Set the ``task`` argument to ``regression`` and specify the ``label`` argument to correspond to a column in the metadata that you aim to predict.
::
    python scripts/scGO.py train --gene_expression_matrix demo/baron_data_filtered.csv --task regression --epoch 100 --batch_size 8 --meta_data demo/baron_meta_data_senescence_score.csv --label senescence_score --model models/scGO.senescence_score.demo.pkl

**4. Predicitng new data**

Load pre-trained model and predict new data. The predicted results include a predicted cell type label along with the predicted value. 
::
    python scripts/scGO.py predict --gene_expression_matrix demo/baron_data.csv --task regression --model models/scGO.senescence_score.demo.pkl --output demo/baron_meta_data_senescence_score.predicted.csv

After the data processing and model training, the following files should be generated by scGO. The trained model will be saved in the ``./models/`` folder.

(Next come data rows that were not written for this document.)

<file path="src/rtl/timer_irq_ctrl.sv">
// Timer interrupt controller: edge-detects timer interrupt lines, latches them as
// pending events, presents the lowest-index unmasked pending source to the CPU,
// and keeps saturating per-source event counters.
module timer_irq_ctrl #(
   parameter int unsigned NUM_SRC = 4,
   parameter int unsigned ID_W    = 2
) (
   input  logic               clk,
   input  logic               reset_n,
   input  logic [NUM_SRC-1:0] irq_in,
   input  logic [NUM_SRC-1:0] irq_mask,
   input  logic               ack_valid,
   input  logic [ID_W-1:0]    ack_id,
   input  logic               cnt_clr,
   input  logic [ID_W-1:0]    cnt_sel,
   output logic               irq_out,
   output logic [ID_W-1:0]    irq_id,
   output logic [NUM_SRC-1:0] pending,
   output logic [NUM_SRC-1:0] overflow,
   output logic               ack_err,
   output logic [7:0]         cnt_out
);

   typedef enum logic [1:0] {StIdle, StAssert, StGap} state_e;

   localparam logic [ID_W:0] NumSrcW = (ID_W+1)'(NUM_SRC);

   state_e             state_q, state_d;
   logic [NUM_SRC-1:0] irq_q;
   logic [NUM_SRC-1:0] evt;
   logic [NUM_SRC-1:0] ack_clr;
   logic [NUM_SRC-1:0] pending_q, pending_d;
   logic [NUM_SRC-1:0] overflow_q, overflow_d;
   logic [ID_W-1:0]    irq_id_q, irq_id_d;
   logic               ack_ok;
   logic               ack_err_q, ack_err_d;
   logic [7:0]         cnt_q [NUM_SRC];
   logic [7:0]         cnt_d [NUM_SRC];

   assign evt    = irq_in & ~irq_q;
   assign ack_ok = (state_q == StAssert) && ack_valid && (ack_id == irq_id_q);

   // Event latching; a new event on the source being acknowledged wins over the clear.
   always_comb begin
      ack_clr = '0;
      if (ack_ok) begin
         ack_clr[irq_id_q] = 1'b1;
      end
      pending_d  = (pending_q & ~ack_clr) | evt;
      overflow_d = overflow_q | (evt & pending_q & ~ack_clr);
      ack_err_d  = ack_valid & ~ack_ok;
   end

   // Request FSM next state; IDLE picks the lowest unmasked pending source.
   always_comb begin
      state_d  = state_q;
      irq_id_d = irq_id_q;
      unique case (state_q)
         StIdle: begin
            for (int i = int'(NUM_SRC) - 1; i >= 0; i--) begin
               if (pending_q[i] && irq_mask[i]) begin
                  irq_id_d = ID_W'(i);
                  state_d  = StAssert;
               end
            end
         end
         StAssert: begin
            if (ack_ok) begin
               state_d = StGap;
            end
         end
         StGap: begin
            state_d = StIdle;
         end
         default: begin
            state_d = StIdle;
         end
      endcase
   end

   // Saturating event counters; a clear with a coincident event restarts at one.
   always_comb begin
      for (int i = 0; i < int'(NUM_SRC); i++) begin
         cnt_d[i] = cnt_q[i];
         if (cnt_clr) begin
            cnt_d[i] = evt[i] ? 8'd1 : 8'd0;
         end else if (evt[i] && (cnt_q[i] != 8'hFF)) begin
            cnt_d[i] = cnt_q[i] + 8'd1;
         end
      end
   end

   // State registers; irq_q resets high so a level held through reset is not an event.
   always_ff @(posedge clk or negedge reset_n) begin
      if (!reset_n) begin
         state_q    <= StIdle;
         irq_q      <= '1;
         pending_q  <= '0;
         overflow_q <= '0;
         irq_id_q   <= '0;
         ack_err_q  <= 1'b0;
         cnt_q      <= '{default: '0};
      end else begin
         state_q    <= state_d;
         irq_q      <= irq_in;
         pending_q  <= pending_d;
         overflow_q <= overflow_d;
         irq_id_q   <= irq_id_d;
         ack_err_q  <= ack_err_d;
         cnt_q      <= cnt_d;
      end
   end

   // Outputs; irq_out decodes the state so reset drops it without a clock.
   always_comb begin
      irq_out  = (state_q == StAssert);
      irq_id   = irq_id_q;
      pending  = pending_q;
      overflow = overflow_q;
      ack_err  = ack_err_q;
      cnt_out  = 8'd0;
      if ({1'b0, cnt_sel} < NumSrcW) begin
         cnt_out = cnt_q[cnt_sel];
      end
   end

endmodule

</file>
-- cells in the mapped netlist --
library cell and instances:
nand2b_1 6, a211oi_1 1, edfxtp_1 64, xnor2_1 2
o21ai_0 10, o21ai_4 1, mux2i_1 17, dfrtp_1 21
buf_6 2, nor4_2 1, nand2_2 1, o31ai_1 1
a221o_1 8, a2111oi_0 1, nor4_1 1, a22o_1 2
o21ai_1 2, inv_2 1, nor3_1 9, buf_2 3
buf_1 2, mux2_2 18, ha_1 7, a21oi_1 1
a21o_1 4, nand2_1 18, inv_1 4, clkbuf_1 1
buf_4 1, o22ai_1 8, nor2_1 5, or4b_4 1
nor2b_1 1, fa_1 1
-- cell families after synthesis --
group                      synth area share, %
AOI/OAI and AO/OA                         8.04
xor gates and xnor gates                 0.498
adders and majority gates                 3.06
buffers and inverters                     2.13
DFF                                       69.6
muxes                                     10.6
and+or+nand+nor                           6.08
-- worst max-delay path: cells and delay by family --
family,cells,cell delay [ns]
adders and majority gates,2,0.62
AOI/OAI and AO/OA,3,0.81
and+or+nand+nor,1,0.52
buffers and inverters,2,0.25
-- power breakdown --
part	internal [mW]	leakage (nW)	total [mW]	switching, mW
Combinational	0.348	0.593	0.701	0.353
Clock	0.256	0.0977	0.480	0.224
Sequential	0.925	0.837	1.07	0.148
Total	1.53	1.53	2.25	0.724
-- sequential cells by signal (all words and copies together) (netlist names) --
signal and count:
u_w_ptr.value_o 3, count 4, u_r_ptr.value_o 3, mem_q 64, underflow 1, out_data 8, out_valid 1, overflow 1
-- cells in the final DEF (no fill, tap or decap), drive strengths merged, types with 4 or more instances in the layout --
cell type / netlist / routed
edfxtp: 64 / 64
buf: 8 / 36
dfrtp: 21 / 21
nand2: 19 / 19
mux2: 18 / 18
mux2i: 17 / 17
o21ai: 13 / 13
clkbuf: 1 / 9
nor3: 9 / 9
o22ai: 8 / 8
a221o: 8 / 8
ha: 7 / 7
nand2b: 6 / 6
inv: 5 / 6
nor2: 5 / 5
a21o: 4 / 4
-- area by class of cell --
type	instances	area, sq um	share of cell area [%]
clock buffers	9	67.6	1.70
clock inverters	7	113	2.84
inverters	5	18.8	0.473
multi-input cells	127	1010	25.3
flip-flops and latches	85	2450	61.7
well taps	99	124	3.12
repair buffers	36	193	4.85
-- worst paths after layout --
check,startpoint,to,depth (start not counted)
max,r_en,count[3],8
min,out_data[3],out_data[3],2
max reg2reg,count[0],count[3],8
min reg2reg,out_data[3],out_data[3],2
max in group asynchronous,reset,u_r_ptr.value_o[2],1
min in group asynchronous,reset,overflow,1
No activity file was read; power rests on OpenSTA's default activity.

You can utilize this model for making predictions in the future.
::
    demo
    ├── baron_data.csv
    ├── baron_data_filtered.csv
    ├── baron_data_filtered.predicted.csv
    ├── baron_meta_data.csv
    ├── baron_meta_data_senescence_score.csv
    ├── baron_meta_data_senescence_score.predicted.csv
    ├── feature
    ├── gene_TF_dict
    ├── gene_to_TF_transform_matrix
    ├── goa_human.gaf.zip
    ├── GO_mask
    ├── GO_TF_mask
    ├── test_data.csv
    ├── TF_annotation_hg38.demo.tsv
    ├── TF_gene_dict
    └── TF_mask
    models
    ├── scGO.demo.pkl
    └── scGO.senescence_score.demo.pkl


The execution time for each demonstration is estimated to be approximately 0-3 minutes.